JOGLOSEMAR.CO Berita Utama Atlet Solo Masuk PPLP Balap Sepeda

Atlet Solo Masuk PPLP Balap Sepeda

526
BAGIKAN
ilustrasi
ilustrasi

SOLO – Atlet asal Solo, Saputro Reno terpilih masuk tim Pusat Pendidikan dan Latihan Pelajar (PPLP) Balap Sepeda Jawa Tengah.

Dalam seleksi individual road race yang mengambil rute dari Bejen hingga Karangpandan, Karanganyar, Minggu (22/2/2015) kemarin, Reno mencatatkan waktu tercepat dengan 37 menit 39 detik.

Selain Reno, PPLP Balap Sepeda juga merekrut atlet asal Tegal, Nurul Fauzan. Dirinya menjadi peserta tercepat kedua dengan waktu tempuh 39 menit 40 detik. Keduanya melengkapi formasi enam pembalap PPLP Jawa Tengah.

Tak mudah bagi Reno dan Fauzan mencatatkan waktu tercepat. Pasalnya, ada 12 atlet lain dari Solo, Karanganyar, Sragen, Kudus, Cilacap, Magelang dan Tegal yang juga ingin merebut kesempatan gabung PPLP Jateng. Namun setelah bersaing di rute sekitar 17 kilometer tersebut, keduanya jadi yang tercepat menyentuh garis finish.
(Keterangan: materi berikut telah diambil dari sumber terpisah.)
This design comes from an exercise in tuning for small area and few clock cycles on the open sky130 flow, not from production work.
Only simulation tests tie the RTL to the original design; equivalence was not proved.
No activity file was given, so power comes from the tool's default toggle rates.

===== flow/design.v =====
module pipeline (
    input  logic        clock,
    input  logic        reset,
    input  logic [31:0] mem_rdata,
    output logic [1:0]  mem_command,
    output logic [31:0] mem_addr,
    output logic [31:0] mem_wdata,
    output logic        commit_valid,
    output logic        commit_wr_en,
    output logic [4:0]  commit_wr_idx,
    output logic [31:0] commit_wr_data,
    output logic [31:0] commit_npc,
    output logic [31:0] commit_inst
);
    logic [31:0] rf [1:31];  
    logic [31:0] ir;
    logic        e_valid;
    logic [31:0] m_inst;
    logic [31:0] m_result;   
    logic [31:0] m_wdata;    
    logic        m_valid;
    logic        m_wr;       
    logic        m_load;     
    logic        m_store;
    logic [31:2] m_npc;      
    logic [6:0] opcode;
    logic [2:0] funct3;
    logic [6:0] funct7;
    logic [4:0] rd, rs1, rs2;
    logic       is_reg, is_imm, is_load, is_store;
    assign opcode = ir[6:0];
    assign rd     = ir[11:7];
    assign funct3 = ir[14:12];
    assign rs1    = ir[19:15];
    assign rs2    = ir[24:20];
    assign funct7 = ir[31:25];
    always_comb begin
        is_reg = 1'b0;
        if (opcode == 7'b0110011) begin
            case ({funct7, funct3})
                {7'b0000000, 3'b000},
                {7'b0100000, 3'b000},
                {7'b0000000, 3'b111},
                {7'b0000000, 3'b110},
                {7'b0000000, 3'b100}: is_reg = 1'b1;
                default: ;
            endcase
        end
    end
    assign is_imm   = (opcode == 7'b0010011) && (funct3 == 3'b000);
    assign is_load  = (opcode == 7'b0000011) && (funct3 == 3'b010);
    assign is_store = (opcode == 7'b0100011) && (funct3 == 3'b010);
    logic b_is_reg;    
    logic s_imm;       
    logic op_sub;      
    logic op_logic;    
    assign b_is_reg = ir[5] && ir[4];
    assign s_imm    = ir[5];
    assign op_sub   = b_is_reg && ir[30];
    assign op_logic = ir[14];
    logic rd_nz;
    assign rd_nz = (rd != 5'd0);
    logic [4:0]  m_rd;
    logic [31:0] m_value;      
    logic        m_data;       
    logic [31:0] rs1_value, rs2_value;
    logic [31:0] imm;
    logic [31:0] operand_b;
    logic [31:0] sum;
    logic [31:0] alu_result;
    assign m_rd    = m_inst[11:7];
    assign m_value = m_load ? mem_rdata : m_result;
    assign m_data  = m_load || m_store;
    logic [3:0] rs1_hi, rs2_hi;
    logic [7:0] rs1_lo, rs2_lo;
    logic       fwd1, fwd2;     
    logic [31:0] rs1_read, rs2_read;
    always_comb begin
        rs1_read = '0;
        rs2_read = '0;
        for (int i = 1; i < 32; i++) begin
            rs1_read = rs1_read | ({32{rs1_hi[i / 8] && rs1_lo[i % 8]}} & rf[i]);
            rs2_read = rs2_read | ({32{rs2_hi[i / 8] && rs2_lo[i % 8]}} & rf[i]);
        end
    end
    assign rs1_value = fwd1 ? m_value : rs1_read;
    assign rs2_value = fwd2 ? m_value : rs2_read;
    assign imm = {{21{ir[31]}}, ir[30:25], s_imm ? ir[11:7] : ir[24:20]};
    assign operand_b = b_is_reg ? rs2_value : imm;
    assign sum = rs1_value + (op_sub ? ~operand_b : operand_b) + {31'd0, op_sub};
    always_comb begin
        case ({op_logic, funct3[1:0]})
            3'b111:  alu_result = rs1_value & rs2_value;
            3'b110:  alu_result = rs1_value | rs2_value;
            3'b100:  alu_result = rs1_value ^ rs2_value;
            default: alu_result = sum;
        endcase
    end
    logic [31:2] npc_next;
    assign npc_next = m_npc + 30'd1;
    always_ff @(posedge clock) begin
        if (reset) begin
            e_valid <= 1'b0;
            m_valid <= 1'b0;
            m_wr    <= 1'b0;
            m_load  <= 1'b0;
            m_store <= 1'b0;
            m_npc   <= '0;
        end else begin
            e_valid <= !m_data;    
            m_valid <= e_valid;
            m_wr    <= m_wr_next;
            m_load  <= e_valid && rd_nz && is_load;   
            m_store <= e_valid && is_store;
            if (e_valid) m_npc <= npc_next;
        end
    end
    logic m_wr_next;
    assign m_wr_next = e_valid && rd_nz && (is_reg || is_imm || is_load);
    function automatic logic [3:0] onehot4(input logic [1:0] v);
        onehot4 = 4'd1 << v;
    endfunction
    function automatic logic [7:0] onehot8(input logic [2:0] v);
        onehot8 = 8'd1 << v;
    endfunction
    always_ff @(posedge clock) begin
        rs1_hi   <= onehot4(mem_rdata[19:18]);
        rs1_lo   <= onehot8(mem_rdata[17:15]);
        rs2_hi   <= onehot4(mem_rdata[24:23]);
        rs2_lo   <= onehot8(mem_rdata[22:20]);
        fwd1     <= m_wr_next && (rd == mem_rdata[19:15]);
        fwd2     <= m_wr_next && (rd == mem_rdata[24:20]);
        ir       <= mem_rdata;
        m_inst   <= ir;
        m_result <= alu_result;
        m_wdata  <= rs2_value;
    end
    logic [31:0] rf_wdata;
    assign rf_wdata = reset ? 32'd0 : m_value;
    always_ff @(posedge clock) begin
        for (int i = 1; i < 32; i++) begin
            if (reset || (m_wr && (m_rd == 5'(i)))) rf[i] <= rf_wdata;
        end
    end
    assign mem_command = m_store ? 2'd2 : 2'd1;
    assign mem_addr    = m_data  ? m_result
                       : e_valid ? {npc_next, 2'b00} : {m_npc, 2'b00};
    assign mem_wdata   = m_wdata;
    assign commit_valid   = m_valid;
    assign commit_wr_en   = m_wr;
    assign commit_wr_idx  = m_rd;
    assign commit_wr_data = m_value;
    assign commit_npc     = {m_npc, 2'b00};
    assign commit_inst    = m_inst;
endmodule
“Pemilihan atlet ini berdasarkan catatan waktunya. Reno dan Fauzan mencatatkan waktu tercepat hingga akhirnya kami rekrut. Ada satu peserta yang sebenarnya mencatatkan waktu tercepat. Tapi usianya tak sesuai persyaratan awal minimal 2000, sedangkan dia kelahiran 1999,” terang Pelatih PPLP Jateng, Budi Siswanto, Senin (23/2/2015) pagi.

Seleksi yang digelar PPLP Balap Sepeda tak lepas dari lulusnya Brian Dwi Wicaksono dan Dian Fiar Pradana dari Sekolah Menengah Atas (SMA).

Selanjutnya, Reno dan Fauzan akan menjadi rekan satu tim Adrian Hidayat, Slamet Widodo, Irfan Lutfi dan M Abdul Azis. Manajer PPLP Balap Sepeda Paulus Kristono berharap pada bulan depan perpindahan sekolah keduanya ke Solo sudah rampung.

“Kami akan melaporkan hasil seleksi kemarin ke Dinpora (Dinas Pemuda dan Olahraga) Jawa Tengah. Semoga proses perpindahan keduanya segera selesai dan bulan depan sudah masuk mess,” jelas Paulus.

PPLP Balap Sepeda menjadi salah satu pusat latihan yang tak terpusat di Semarang. Mereka rutin mengasah skill di jalanan yang ada di eks Karesidenan Surakarta maupun Velodrome, komplek Stadion Manahan Solo.